Ant
no notes

Load XHTML into an XDocument?

I thought XLinq would be a convenient way to load and manipulate XHTML data but was scuppered as it wouldn't parse due to some undeclared entities   for example.

In order to load/parse an XHTML document using XLinq you must do two things.

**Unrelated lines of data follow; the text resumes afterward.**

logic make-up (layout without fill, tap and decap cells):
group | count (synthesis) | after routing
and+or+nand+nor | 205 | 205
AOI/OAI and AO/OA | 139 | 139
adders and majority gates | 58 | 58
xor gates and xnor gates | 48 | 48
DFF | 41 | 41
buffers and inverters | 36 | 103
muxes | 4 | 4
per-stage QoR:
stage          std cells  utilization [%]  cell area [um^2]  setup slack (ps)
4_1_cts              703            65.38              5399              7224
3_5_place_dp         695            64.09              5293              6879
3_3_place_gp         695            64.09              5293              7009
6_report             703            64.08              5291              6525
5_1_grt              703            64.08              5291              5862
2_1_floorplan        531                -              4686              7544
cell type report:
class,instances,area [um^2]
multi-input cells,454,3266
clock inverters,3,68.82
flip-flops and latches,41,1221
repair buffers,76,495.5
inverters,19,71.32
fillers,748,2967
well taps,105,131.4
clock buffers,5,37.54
`src/design/rrbb_pkg.sv`:
```
// Shared types, widths and constants for the rotated rectangle bounding box core.
package rrbb_pkg;

   // Field widths
   localparam int COORD_W     = 24;
   localparam int SIZE_W      = 12;
   localparam int SCALE_W     = 12;
   localparam int ANGLE_W     = 15;

   // Fixed-point formats
   localparam int FRAC_BITS   = 8;
   localparam int TRIG_BITS   = 16;
   localparam int TRIG_F      = TRIG_BITS - 1;
   localparam int CORD_MAX_IT = 24;
   localparam int CORD_ITERS  = (TRIG_BITS > CORD_MAX_IT) ? CORD_MAX_IT : TRIG_BITS;

   // Internal widths
   localparam int Z_W         = 24;
   localparam int XY_W        = TRIG_BITS + 2;
   localparam int TRIG_W      = TRIG_BITS + 1;
   localparam int SIZE_PROD_W = SIZE_W + SCALE_W;
   localparam int PROD_W      = SIZE_PROD_W + 1 + TRIG_W;
   localparam int SUM_W       = PROD_W + 1;
   localparam int RND_SH      = 9 + TRIG_F - FRAC_BITS;
   localparam int OFS_W       = SUM_W - RND_SH;
   localparam int CORNER_W    = OFS_W + 1;

   // Angle handling, 1/64 degree units in, 1/16384 degree units in the rotator
   localparam logic [ANGLE_W-1:0] FULL_TURN    = ANGLE_W'(23040);
   localparam logic [ANGLE_W-1:0] HALF_TURN    = ANGLE_W'(11520);
   localparam logic [ANGLE_W-1:0] QUARTER_TURN = ANGLE_W'(5760);
   localparam int ANGLE_SH = 8;

   // CORDIC start vector, gain rounded half up to TRIG_F fraction bits
   localparam longint GAIN_Q30 = 652032874;
   localparam logic signed [XY_W-1:0] CORD_GAIN =
      XY_W'((GAIN_Q30 + (longint'(1) << (29 - TRIG_F))) >> (30 - TRIG_F));
   localparam logic signed [XY_W-1:0] TRIG_ONE = XY_W'(longint'(1) << TRIG_F);

   // atan(2^-i) in 1/16384 degree
   localparam logic signed [Z_W-1:0] ATAN_TAB [CORD_MAX_IT] = '{
      737280, 435242, 229970, 116736, 58595, 29326, 14667, 7334,
      3667, 1833, 917, 458, 229, 115, 57, 29,
      14, 7, 4, 2, 1, 0, 0, 0
   };

   // Rounding of the corner offsets
   localparam logic signed [SUM_W-1:0] RND_HALF =
      (RND_SH > 0) ? SUM_W'(longint'(1) << ((RND_SH > 0) ? RND_SH - 1 : 0)) : '0;

   localparam logic signed [CORNER_W-1:0] COORD_MAX = CORNER_W'(8388607);
   localparam logic signed [CORNER_W-1:0] COORD_MIN = -CORNER_W'(8388608);

   // Register map
   localparam int CSR_ADDR_W = 3;
   localparam int CSR_DATA_W = 32;
   localparam logic [0:0] REG_SCALE_FACTOR = 1'b0;
   localparam logic [SCALE_W-1:0] SCALE_RESET = SCALE_W'(256);

   // Per-item data that rides along the rotator
   typedef struct packed {
      logic signed [COORD_W-1:0] cx;
      logic signed [COORD_W-1:0] cy;
      logic [SIZE_PROD_W-1:0]    w;
      logic [SIZE_PROD_W-1:0]    h;
      logic                      neg;
   } side_type;

endpackage

```
`src/design/rrbb_cordic.sv`:
```
// Pipelined rotation-mode CORDIC, one iteration per stage, with a per-stage handshake.
module rrbb_cordic import rrbb_pkg::*; (
   input  logic                   clock,
   input  logic                   reset,
   input  logic                   in_valid,
   output logic                   in_ready,
   input  logic signed [Z_W-1:0]  in_z,
   input  side_type               in_side,
   output logic                   out_valid,
   input  logic                   out_ready,
   output logic signed [XY_W-1:0] out_x,
   output logic signed [XY_W-1:0] out_y,
   output side_type               out_side
);

   logic                  v_ff    [CORD_ITERS];
   logic signed [XY_W-1:0] x_ff   [CORD_ITERS];
   logic signed [XY_W-1:0] y_ff   [CORD_ITERS];
   logic signed [Z_W-1:0]  z_ff   [CORD_ITERS];
   side_type               side_ff[CORD_ITERS];
   logic                   rdy    [CORD_ITERS+1];

   assign rdy[CORD_ITERS] = out_ready;

   for (genvar gi = 0; gi < CORD_ITERS; gi++) begin : g_stage
      logic signed [XY_W-1:0] x_src, y_src, x_in, y_in;
      logic signed [Z_W-1:0]  z_src, z_in;
      side_type               side_src;
      logic                   v_src;

      if (gi == 0) begin : g_first
         assign x_src    = CORD_GAIN;
         assign y_src    = '0;
         assign z_src    = in_z;
         assign side_src = in_side;
         assign v_src    = in_valid;
      end else begin : g_next
         assign x_src    = x_ff[gi-1];
         assign y_src    = y_ff[gi-1];
         assign z_src    = z_ff[gi-1];
         assign side_src = side_ff[gi-1];
         assign v_src    = v_ff[gi-1];
      end

      assign rdy[gi] = !v_ff[gi] || rdy[gi+1];

      always_comb begin
         if (!z_src[Z_W-1]) begin
            x_in = x_src - (y_src >>> gi);
            y_in = y_src + (x_src >>> gi);
            z_in = z_src - ATAN_TAB[gi];
         end else begin
            x_in = x_src + (y_src >>> gi);
            y_in = y_src - (x_src >>> gi);
            z_in = z_src + ATAN_TAB[gi];
         end
      end

      always_ff @(posedge clock) begin
         if (reset) begin
            v_ff[gi] <= 1'b0;
         end else if (rdy[gi]) begin
            v_ff[gi] <= v_src;
         end
      end

      always_ff @(posedge clock) begin
         if (rdy[gi] && v_src) begin
            x_ff[gi]    <= x_in;
            y_ff[gi]    <= y_in;
            z_ff[gi]    <= z_in;
            side_ff[gi] <= side_src;
         end
      end
   end

   assign in_ready  = rdy[0];
   assign out_valid = v_ff[CORD_ITERS-1];
   assign out_x     = x_ff[CORD_ITERS-1];
   assign out_y     = y_ff[CORD_ITERS-1];
   assign out_side  = side_ff[CORD_ITERS-1];

endmodule
```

  1. Declare the DOCTYPE in your source
  2. Tell XLinq what entities to expect, like   and £ and a few more besides, and for this you need to create an XmlResolver
/// <summary>
/// <para>XmlResolver for XHTML</para>
/// </summary>
public class XhtmlResolver : XmlUrlResolver {

    /// <summary>
    /// <para>URN string to identify all the Entities</para>
    /// </summary>
    private const string ENTITIES_URN = "urn:Entities";

    /// <summary>
    /// <para>Get Entity</para>
    /// </summary>
    public override object GetEntity(
            Uri absoluteUri, string role, 
            Type ofObjectToReturn) {

        if (absoluteUri.AbsoluteUri == ENTITIES_URN) {

            return "<!ENTITY nbsp \"&#x000A0;\" >";
        }

        return null;
    }

    /// <summary>
    /// <para>Resolves XHTML DOCTYPE</para>
    /// </summary>
    public override Uri ResolveUri(
            Uri baseUri, string relativeUri) {

        // make sure the doc is declared as XHTML
        if (relativeUri.Equals("-//W3C//DTD XHTML 1.0 Transitional//EN", StringComparison.OrdinalIgnoreCase)
            || relativeUri.Equals("-//W3C//DTD XHTML 1.0 Strict//EN", StringComparison.OrdinalIgnoreCase)
            || relativeUri.Equals("-//W3C//DTD XHTML 1.0 Frameset//EN", StringComparison.OrdinalIgnoreCase)
            || relativeUri.Equals("-//W3C//DTD XHTML 1.1//EN", StringComparison.OrdinalIgnoreCase)) {

            return new Uri(ENTITIES_URN);
        }

        return base.ResolveUri(baseUri, relativeUri);
    }
}

This will take care to the &nbsp; entities, to take care of all of them, either list all the entities in the GetEntity method or create an embedded resource file with the contents of http://www.w3.org/2003/entities/2007/isonum.ent.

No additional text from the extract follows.